Efficacy and safety of deferasirox compared with deferoxamine in sickle cell disease: Two‐year results including pharmacokinetics and concomitant hydroxyurea

• Published in: American journal of hematology Vol. 88; no. 12; pp. 1068 - 1073
• Main Authors: Vichinsky, Elliott, Torres, Marcela, Minniti, Caterina P., Barrette, Stephane, Habr, Dany, Zhang, Yiyun, Files, Beatrice
• Format: Journal Article
• Language: English
• Published: United States Wiley Subscription Services, Inc 01.12.2013
• Subjects: Acute Kidney Injury - chemically induced; Adolescent; Adult; Anemia, Sickle Cell - blood; Anemia, Sickle Cell - drug therapy; Anemia, Sickle Cell - therapy; Benzoates - administration & dosage; Benzoates - adverse effects; Benzoates - pharmacokinetics; Benzoates - therapeutic use; Cellulitis - chemically induced; Chelation Therapy - adverse effects; Chemical and Drug Induced Liver Injury - etiology; Child; Child, Preschool; Deferoxamine - administration & dosage; Deferoxamine - adverse effects; Deferoxamine - pharmacokinetics; Deferoxamine - therapeutic use; Drug Therapy, Combination; Female; Ferritins - blood; Hematology; Humans; Hydroxyurea - administration & dosage; Hydroxyurea - adverse effects; Hydroxyurea - pharmacokinetics; Hydroxyurea - therapeutic use; Iron Chelating Agents - administration & dosage; Iron Chelating Agents - adverse effects; Iron Chelating Agents - pharmacokinetics; Iron Chelating Agents - therapeutic use; Iron Overload - drug therapy; Iron Overload - etiology; Male; Middle Aged; Prospective Studies; Transfusion Reaction; Triazoles - administration & dosage; Triazoles - adverse effects; Triazoles - pharmacokinetics; Triazoles - therapeutic use; Young Adult
• ISSN: 0361-8609; 1096-8652
• DOI: 10.1002/ajh.23569

We report a prospective, randomized, Phase II study of deferasirox and deferoxamine (DFO) in sickle cell disease patients with transfusional iron overload, with all patients continuing on deferasirox after 24 weeks, for up to 2 years.
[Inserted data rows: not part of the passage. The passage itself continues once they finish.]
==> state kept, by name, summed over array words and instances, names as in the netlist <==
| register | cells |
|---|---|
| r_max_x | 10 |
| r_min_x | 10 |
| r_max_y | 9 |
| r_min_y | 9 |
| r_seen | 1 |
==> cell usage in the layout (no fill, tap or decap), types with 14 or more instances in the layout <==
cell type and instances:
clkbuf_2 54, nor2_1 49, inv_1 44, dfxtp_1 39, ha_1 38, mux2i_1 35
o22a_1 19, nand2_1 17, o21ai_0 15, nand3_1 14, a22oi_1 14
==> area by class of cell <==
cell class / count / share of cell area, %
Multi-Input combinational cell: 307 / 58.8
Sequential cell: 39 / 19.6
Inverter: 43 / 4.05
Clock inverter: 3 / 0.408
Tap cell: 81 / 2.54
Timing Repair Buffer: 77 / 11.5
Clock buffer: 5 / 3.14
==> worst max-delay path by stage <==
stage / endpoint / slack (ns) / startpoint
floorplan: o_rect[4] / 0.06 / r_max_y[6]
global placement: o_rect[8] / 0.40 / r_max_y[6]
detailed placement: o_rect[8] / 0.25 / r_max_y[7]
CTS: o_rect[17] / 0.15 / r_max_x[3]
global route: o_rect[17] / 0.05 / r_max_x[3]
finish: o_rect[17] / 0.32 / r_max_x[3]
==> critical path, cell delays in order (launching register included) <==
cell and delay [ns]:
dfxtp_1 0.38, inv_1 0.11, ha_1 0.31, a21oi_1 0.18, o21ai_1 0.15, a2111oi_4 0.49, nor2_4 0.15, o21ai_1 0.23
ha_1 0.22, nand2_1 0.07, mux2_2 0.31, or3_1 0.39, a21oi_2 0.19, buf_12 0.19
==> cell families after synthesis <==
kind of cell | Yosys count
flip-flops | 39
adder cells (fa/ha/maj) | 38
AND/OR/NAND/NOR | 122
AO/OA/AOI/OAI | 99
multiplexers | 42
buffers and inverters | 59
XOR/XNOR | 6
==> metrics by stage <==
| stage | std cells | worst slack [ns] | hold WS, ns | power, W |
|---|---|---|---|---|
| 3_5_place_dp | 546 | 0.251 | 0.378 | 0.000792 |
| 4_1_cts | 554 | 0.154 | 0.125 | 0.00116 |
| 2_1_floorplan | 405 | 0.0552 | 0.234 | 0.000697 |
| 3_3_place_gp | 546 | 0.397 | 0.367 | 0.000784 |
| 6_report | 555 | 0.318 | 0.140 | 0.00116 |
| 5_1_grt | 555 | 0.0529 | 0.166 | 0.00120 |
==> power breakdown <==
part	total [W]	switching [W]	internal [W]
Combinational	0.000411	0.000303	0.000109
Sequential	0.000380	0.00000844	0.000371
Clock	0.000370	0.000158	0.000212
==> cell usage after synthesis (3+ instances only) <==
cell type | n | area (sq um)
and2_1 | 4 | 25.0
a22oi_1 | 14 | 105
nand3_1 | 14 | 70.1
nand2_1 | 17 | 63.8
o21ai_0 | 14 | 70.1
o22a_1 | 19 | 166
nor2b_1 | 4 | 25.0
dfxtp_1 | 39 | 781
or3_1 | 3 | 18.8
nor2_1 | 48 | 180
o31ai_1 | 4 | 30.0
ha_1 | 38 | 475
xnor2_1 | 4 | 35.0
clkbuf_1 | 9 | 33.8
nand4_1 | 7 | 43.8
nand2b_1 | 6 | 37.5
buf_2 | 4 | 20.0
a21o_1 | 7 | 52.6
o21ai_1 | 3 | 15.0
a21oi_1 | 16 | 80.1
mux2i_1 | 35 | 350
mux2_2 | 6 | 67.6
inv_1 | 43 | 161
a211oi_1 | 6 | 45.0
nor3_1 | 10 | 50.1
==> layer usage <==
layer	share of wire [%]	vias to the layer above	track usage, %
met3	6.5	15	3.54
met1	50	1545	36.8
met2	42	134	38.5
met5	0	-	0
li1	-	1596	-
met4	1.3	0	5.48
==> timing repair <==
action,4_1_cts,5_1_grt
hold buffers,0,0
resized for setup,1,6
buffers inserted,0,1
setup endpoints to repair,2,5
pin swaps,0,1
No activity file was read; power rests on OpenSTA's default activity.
===== src/rtl/mdt_pkg.sv =====
`timescale 1ns / 1ps
// ----------------------------------------------------------------------------
// mdt_pkg
// Shared constants, types and register codes of the multi-delimiter tokenizer.
// ----------------------------------------------------------------------------
package mdt_pkg;

    localparam int DELIM_SLOTS   = 4;
    localparam int MAX_DELIM_LEN = 8;
    localparam int BYTE_W        = 8;
    localparam int DELIM_W       = BYTE_W * MAX_DELIM_LEN;
    localparam int COUNT_W       = 3;
    localparam int LEN_FIELD_W   = 4;
    localparam int LENGTHS_W     = LEN_FIELD_W * DELIM_SLOTS;
    localparam int CFG_IDX_W     = 3;
    localparam int CFG_DATA_W    = 64;
    localparam int LEN_W         = $clog2(MAX_DELIM_LEN + 1);

    typedef logic [BYTE_W-1:0]                         t_byte;
    typedef logic [COUNT_W-1:0]                        t_count;
    typedef logic [DELIM_W-1:0]                        t_delim;
    typedef logic [LEN_FIELD_W-1:0]                    t_lfield;
    typedef logic [LENGTHS_W-1:0]                      t_lengths;
    typedef logic [CFG_IDX_W-1:0]                      t_cfg_idx;
    typedef logic [CFG_DATA_W-1:0]                     t_cfg_data;
    typedef logic [LEN_W-1:0]                          t_len;
    typedef logic [DELIM_SLOTS-1:0]                    t_hit;
    typedef logic [MAX_DELIM_LEN-1:0]                  t_vld;
    typedef logic [DELIM_SLOTS-1:0][BYTE_W-1:0]        t_col;
    typedef logic [MAX_DELIM_LEN-1:0][DELIM_SLOTS-1:0] t_hit_arr;
    typedef logic [MAX_DELIM_LEN-1:0][BYTE_W-1:0]      t_byte_arr;
    typedef logic [MAX_DELIM_LEN-1:0][DELIM_SLOTS-1:0][BYTE_W-1:0] t_col_arr;

    typedef struct packed {
        logic found;
        t_len len;
    } t_match;

    localparam t_cfg_idx CFG_COUNT   = t_cfg_idx'(0);
    localparam t_cfg_idx CFG_DELIM0  = t_cfg_idx'(1);
    localparam t_cfg_idx CFG_DELIM1  = t_cfg_idx'(2);
    localparam t_cfg_idx CFG_DELIM2  = t_cfg_idx'(3);
    localparam t_cfg_idx CFG_DELIM3  = t_cfg_idx'(4);
    localparam t_cfg_idx CFG_LENGTHS = t_cfg_idx'(5);

    localparam t_count   RST_COUNT   = t_count'(1);
    localparam t_delim   RST_DELIM0  = t_delim'(32);
    localparam t_lengths RST_LENGTHS = t_lengths'(1);

    localparam t_vld VLD_TOP = t_vld'(1) << (MAX_DELIM_LEN - 1);

endpackage
**config.mk**
```make
export PLATFORM = sky130hd
export DESIGN_NAME = div64su_cell
export DESIGN_NICKNAME = d
export VERILOG_FILES = /design/src/design/div64su_pkg.sv /design/src/design/div64su_cell.sv
export SDC_FILE = /design/constraint.sdc
export NUM_CORES = 1
export LEC_CHECK = 0
export ABC_AREA = 1
export BUFFER_PORTS_ARGS = -buffer_cell sky130_fd_sc_hd__buf_2
export CORE_MARGIN = 2
export CORE_UTILIZATION = 50
export CTS_CLUSTER_DIAMETER = 60
export CTS_CLUSTER_SIZE = 12
export DETAILED_ROUTE_END_ITERATION = 6
export PLACE_DENSITY = 0.81
export SLEW_MARGIN = 10
export SYNTH_ARGS = -nofsm -noshare
export SYNTH_HDL_FRONTEND = slang
export SYNTH_SLANG_ARGS = --single-unit
```
**constraint.sdc**
```tcl
create_clock -name clk -period 0.8 [get_ports clk]
set_input_delay 0.16 -clock clk [delete_from_list [all_inputs] [get_ports clk]]
set_output_delay 0.16 -clock clk [all_outputs]
set_load 0.02 [all_outputs]
```
`config.mk`:
```
export PLATFORM = sky130hd
export DESIGN_NAME = ce_ctrl
export DESIGN_NICKNAME = d
export VERILOG_FILES = /design/src/rtl/core/ce_pkg.sv /design/src/rtl/core/ce_ctrl.sv
export SDC_FILE = /design/constraint.sdc
export NUM_CORES = 1
export LEC_CHECK = 0
export BUFFER_PORTS_ARGS = -buffer_cell sky130_fd_sc_hd__buf_4
export CAP_MARGIN = 15
export CORE_ASPECT_RATIO = 0.9
export CORE_MARGIN = 1.5
export CORE_UTILIZATION = 24
export DETAILED_ROUTE_END_ITERATION = 10
export HOLD_SLACK_MARGIN = 0.02
export PLACE_DENSITY_LB_ADDON = 0.05
export SYNTH_ARGS = -nofsm -noshare
export SYNTH_HDL_FRONTEND = slang
export SYNTH_SLANG_ARGS = --single-unit
```
`constraint.sdc`:
```
create_clock -name clock -period 2.4 [get_ports clock]
set_clock_uncertainty 0.1 [all_clocks]
set_input_delay 0.48 -clock clock [delete_from_list [all_inputs] [get_ports clock]]
set_output_delay 0.48 -clock clock [all_outputs]
set_load 0.05 [all_outputs]
```
===== src/hw/rtl/spf_pkg.sv =====
package spf_pkg;

  localparam logic [31:0] LOOPBACK_ADDR = 32'h0100_007F;
  localparam logic [8:0]  SCORE_MAX     = 9'd511;

  localparam logic [7:0] PROTO_ICMP = 8'd1;
  localparam logic [7:0] PROTO_TCP  = 8'd6;
  localparam logic [7:0] PROTO_UDP  = 8'd17;
  localparam logic [7:0] PROTO_RAW  = 8'd255;
  localparam logic [7:0] ICMP_CODE_UNREACH = 8'd3;

  localparam logic [2:0] CFG_BLOCK_THRESHOLD = 3'd0;
  localparam logic [2:0] CFG_SCORE_CAP       = 3'd1;
  localparam logic [2:0] CFG_SYN_PENALTY     = 3'd2;
  localparam logic [2:0] CFG_FLAG_PENALTY    = 3'd3;
  localparam logic [2:0] CFG_UNREACH_PENALTY = 3'd4;

  localparam logic [1:0] CONN_NONE = 2'd0;
  localparam logic [1:0] CONN_FIND = 2'd1;
  localparam logic [1:0] CONN_ADD  = 2'd2;
  localparam logic [1:0] CONN_DEL  = 2'd3;

  typedef struct packed {
    logic [8:0] block_threshold;
    logic [7:0] score_cap;
    logic [5:0] syn_penalty;
    logic [5:0] flag_penalty;
    logic [5:0] unreach_penalty;
  } cfg_t;

  // one classified packet as handed from front to back
  typedef struct packed {
    logic [31:0] addr;
    logic [15:0] port;
    logic [7:0]  proto;
    logic        bl_check;
    logic [1:0]  conn_op;
    logic        pen1_en;
    logic [5:0]  pen1;
    logic        pen2_en;
    logic [5:0]  pen2;
    logic        base_drop;
  } op_t;

  typedef struct packed {
    logic [31:0] addr;
    logic [15:0] port;
    logic [7:0]  proto;
  } conn_ent_t;

  typedef struct packed {
    logic [31:0] addr;
    logic [8:0]  score;
  } bl_ent_t;

  typedef struct packed {
    logic init_done;
    logic busy;
  } back_stat_t;

  function automatic logic [8:0] score_bump(logic [8:0] s, logic exists,
                                            logic [7:0] cap, logic [5:0] p);
    logic [9:0] sum;
    logic [8:0] res;
    sum = {1'b0, s} + {4'd0, p};
    if (!exists) begin
      res = {3'd0, p};
    end else if (s >= {1'b0, cap}) begin
      res = s;
    end else if (sum > {1'b0, SCORE_MAX}) begin
      res = SCORE_MAX;
    end else begin
      res = sum[8:0];
    end
    return res;
  endfunction

endpackage
**config.mk**
```make
export PLATFORM = sky130hd
export DESIGN_NAME = spf_front
export DESIGN_NICKNAME = d
export VERILOG_FILES = /design/src/hw/rtl/spf_pkg.sv /design/src/hw/rtl/spf_front.sv
export SDC_FILE = /design/constraint.sdc
export NUM_CORES = 1
export LEC_CHECK = 0
export ABC_AREA = 1
export BUFFER_PORTS_ARGS = -buffer_cell sky130_fd_sc_hd__buf_2
export CORE_AREA = 2 2 90 92
export DETAILED_ROUTE_END_ITERATION = 7
export DIE_AREA = 0 0 92 94
export GPL_TIMING_DRIVEN = 0
export SLEW_MARGIN = 20
export SYNTH_ARGS = -nofsm -noshare
export SYNTH_HDL_FRONTEND = slang
export SYNTH_SLANG_ARGS = --single-unit
export TNS_END_PERCENT = 100
```
**constraint.sdc**
```tcl
create_clock -name vclk -period 1.61
set_input_delay 0.483 -clock vclk [all_inputs]
set_output_delay 0.483 -clock vclk [all_outputs]
set_load 0.01 [all_outputs]
```
**src/hw/rtl/spf_pkg.sv**
```systemverilog
package spf_pkg;

  localparam logic [31:0] LOOPBACK_ADDR = 32'h0100_007F;
  localparam logic [8:0]  SCORE_MAX     = 9'd511;

  localparam logic [7:0] PROTO_ICMP = 8'd1;
  localparam logic [7:0] PROTO_TCP  = 8'd6;
  localparam logic [7:0] PROTO_UDP  = 8'd17;
  localparam logic [7:0] PROTO_RAW  = 8'd255;
  localparam logic [7:0] ICMP_CODE_UNREACH = 8'd3;

  localparam logic [2:0] CFG_BLOCK_THRESHOLD = 3'd0;
  localparam logic [2:0] CFG_SCORE_CAP       = 3'd1;
  localparam logic [2:0] CFG_SYN_PENALTY     = 3'd2;
  localparam logic [2:0] CFG_FLAG_PENALTY    = 3'd3;
  localparam logic [2:0] CFG_UNREACH_PENALTY = 3'd4;

  localparam logic [1:0] CONN_NONE = 2'd0;
  localparam logic [1:0] CONN_FIND = 2'd1;
  localparam logic [1:0] CONN_ADD  = 2'd2;
  localparam logic [1:0] CONN_DEL  = 2'd3;

  typedef struct packed {
    logic [8:0] block_threshold;
    logic [7:0] score_cap;
    logic [5:0] syn_penalty;
    logic [5:0] flag_penalty;
    logic [5:0] unreach_penalty;
  } cfg_t;

  // one classified packet as handed from front to back
  typedef struct packed {
    logic [31:0] addr;
    logic [15:0] port;
    logic [7:0]  proto;
    logic        bl_check;
    logic [1:0]  conn_op;
    logic        pen1_en;
    logic [5:0]  pen1;
    logic        pen2_en;
    logic [5:0]  pen2;
    logic        base_drop;
  } op_t;

  typedef struct packed {
    logic [31:0] addr;
    logic [15:0] port;
    logic [7:0]  proto;
  } conn_ent_t;

  typedef struct packed {
    logic [31:0] addr;
    logic [8:0]  score;
  } bl_ent_t;

  typedef struct packed {
    logic init_done;
    logic busy;
  } back_stat_t;

  function automatic logic [8:0] score_bump(logic [8:0] s, logic exists,
                                            logic [7:0] cap, logic [5:0] p);
    logic [9:0] sum;
    logic [8:0] res;
    sum = {1'b0, s} + {4'd0, p};
    if (!exists) begin
      res = {3'd0, p};
    end else if (s >= {1'b0, cap}) begin
      res = s;
    end else if (sum > {1'b0, SCORE_MAX}) begin
      res = SCORE_MAX;
    end else begin
      res = sum[8:0];
    end
    return res;
  endfunction

endpackage

```
**src/hw/rtl/spf_front.sv**
```systemverilog
module spf_front (
  input  logic             in_valid,
  output logic             in_ready,
  input  logic             in_action,
  input  logic             in_is_ipv4,
  input  logic [7:0]       in_protocol,
  input  logic [31:0]      in_src_addr,
  input  logic [31:0]      in_dst_addr,
  input  logic [15:0]      in_src_port,
  input  logic [15:0]      in_dst_port,
  input  logic             in_flag_syn,
  input  logic             in_flag_ack,
  input  logic             in_flag_rst,
  input  logic             in_flag_fin,
  input  logic [7:0]       in_icmp_code,
  input  spf_pkg::cfg_t    cfg,
  input  logic             init_done,
  input  logic             q_full,
  output logic             q_push,
  output spf_pkg::op_t     q_data
);

  assign in_ready = init_done && !q_full;
  assign q_push   = in_valid && in_ready;

  always_comb begin
    q_data = '0;
    if (!in_action) begin
      q_data.addr = in_src_addr;
      q_data.port = in_src_port;
      if (in_is_ipv4) begin
        priority if (in_protocol == spf_pkg::PROTO_TCP) begin
          q_data.proto    = spf_pkg::PROTO_TCP;
          q_data.bl_check = 1'b1;
          q_data.conn_op  = spf_pkg::CONN_FIND;
          q_data.pen1_en  = in_flag_syn;
          q_data.pen1     = cfg.syn_penalty;
          q_data.pen2_en  = in_flag_ack || in_flag_rst || in_flag_fin;
          q_data.pen2     = cfg.flag_penalty;
        end else if (in_protocol == spf_pkg::PROTO_UDP) begin
          q_data.proto    = spf_pkg::PROTO_UDP;
          q_data.bl_check = 1'b1;
          q_data.conn_op  = spf_pkg::CONN_ADD;
        end else if (in_protocol == spf_pkg::PROTO_ICMP ||
                     in_protocol == spf_pkg::PROTO_RAW) begin
          q_data.base_drop = 1'b1;
        end else begin
          q_data.base_drop = 1'b0;
        end
      end
    end else begin
      q_data.addr = in_dst_addr;
      q_data.port = in_dst_port;
      priority if (in_protocol == spf_pkg::PROTO_TCP) begin
        q_data.proto    = spf_pkg::PROTO_TCP;
        q_data.bl_check = 1'b1;
        if (in_flag_syn && !in_flag_ack) begin
          q_data.conn_op = spf_pkg::CONN_ADD;
        end else if (in_flag_fin) begin
          q_data.conn_op = spf_pkg::CONN_DEL;
        end
      end else if (in_protocol == spf_pkg::PROTO_UDP) begin
        q_data.bl_check = 1'b1;
      end else if (in_protocol == spf_pkg::PROTO_ICMP &&
                   in_icmp_code == spf_pkg::ICMP_CODE_UNREACH) begin
        q_data.pen1_en   = 1'b1;
        q_data.pen1      = cfg.unreach_penalty;
        q_data.base_drop = 1'b1;
      end else begin
        q_data.base_drop = 1'b0;
      end
    end
  end

endmodule

```
==> run_results.csv <==
group,metric,value,unit
run_status,run_status,"finished with violations",
run_status,violations,"setup timing",
layout,nets,646,
timing,fin_crit_sh,117,%
flow_run,max-cap-violations,0,
power,p_leak,2.02,nW
setup_path,endpoint_kind,"output pin",
setup_path,crit_path_max_fanout,5,
detailed_routing,viasPerCell,4.09,
logic_synthesis,syn-mean-instance-area,4.23,um^2
placement,io_buffers,210,
layout,drive_gt1_share,72.7,%
timing,setup_violations,70,
die,num_rows,32,
global_routing,grt_usage,13.3,%
die,dieArea,8650,um^2
setup_path,timing.critical_path.buf_inv,4,
setup_path,path_common_cell,"buf_6",
detailed_routing,routedWlPerCell,11.9,um
setup_path,cp_num_cells,8,
detailed_routing,drtIter0Drc,51,
layout,area_growth,202,%
logic_synthesis,syn_area,1070,um^2
timing,final_hold_viol_count,0,
detailed_routing,vias,2416,
timing,min_period,1880,ps
die,die_h,94,um
setup_path,cp.arrival,1390,ps
power,power_density,243,nW/um^2
die,ios,232,
global_routing,grt.overflow.total,0,
setup_path,slowest_stage,"nor2_4",
die,die_x,92,um
timing,setup_tns,-9420,ps
setup_path,cp_cell_sequence,"buf_6, nor2_4, nand2_4, nor2_4, buf_6, o21a_4, buf_6, buf_6",
worst_hold_path,hold_class,"primary input to output pin",
layout,fillCellCount,783,
power,p_total,0.788,mW
global_routing,antenna_found_initial,1,
logic_synthesis,yosysWarningCount,0,
setup_path,critPathLaunchType,"primary input",
logic_synthesis,syn_inst,254,
setup_path,cpLargestDelayFamily,"buffers and inverters",
global_routing,grt_pass1_wl,9690,um
logic_synthesis,yosysSeqAreaShare,0,%
timing,rsz0062_at_grt,"true",
layout,nClkBuffers,0,
placement,gp_congestion,0.726,
setup_path,max_stage_delay,150,ps
power,irDropWorstVdd,0.0000757,V
placement,place_area,2290,um^2
setup_path,worstPathRequired,1130,ps
timing,fmax,0.533,GHz
die,initial_utilization,14.1,%
layout,multi_input_comb_area,1290,um^2
die,core_area,7610,um^2
detailed_routing,wirelength,7000,um
global_routing,grt_max_degree,11,
detailed_routing,dr.pass1.iters,4,
layout,diodes,0,
worst_hold_path,whs_path_depth,3,
layout,stdcell_area,3240,um^2
detailed_routing,post-route-drc-count,0,
detailed_routing,ant_nets,0,
placement,hpwl,5050,um
timing,drv_slew,0,
global_routing,grt_pass1_vias,2147,
logic_synthesis,yosysUniqueCellTypes,21,
timing,holdWs,1210,ps
layout,regArea,0,um^2
layout,seq_cells,0,
setup_path,crit_type,"primary input to output pin",
timing,setup_ws,-268,ps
The primary objective was to evaluate deferasirox safety compared with DFO; long‐term efficacy and safety of deferasirox was also assessed. We also report, for the first time, the safety and pharmacokinetics of deferasirox in patients concomitantly receiving hydroxyurea. Deferasirox (n = 135) and DFO (n = 68) had comparable safety profiles over 24 weeks. Adverse events (AEs) secondary to drug administration were reported in 26.7% of patients in the deferasirox cohort and 28.6% in the DFO cohort. Gastrointestinal disorders were more common with deferasirox, including diarrhea (10.4% versus 3.6%) and nausea (5.2% versus 3.6%). The most common AE in the DFO group was injection‐site pain irritation, which occurred in 7% of patients. Acute renal failure occurred in one patient on deferasirox who was continued on medication despite progressive impairment of renal function parameters. Serum ferritin levels were reduced in both treatment groups. Patients continuing on deferasirox for up to 2 years demonstrated an absolute median serum ferritin decrease of −614 ng/mL (n = 96). Increasing deferasirox dose was associated with improved response and a continued manageable safety profile. Concomitant hydroxyurea administration (n = 28) did not appear to influence the efficacy, safety (including liver and kidney function), and pharmacokinetic parameters of deferasirox. Am. J. Hematol. 88:1068–1073, 2013. © 2013 Wiley Periodicals, Inc.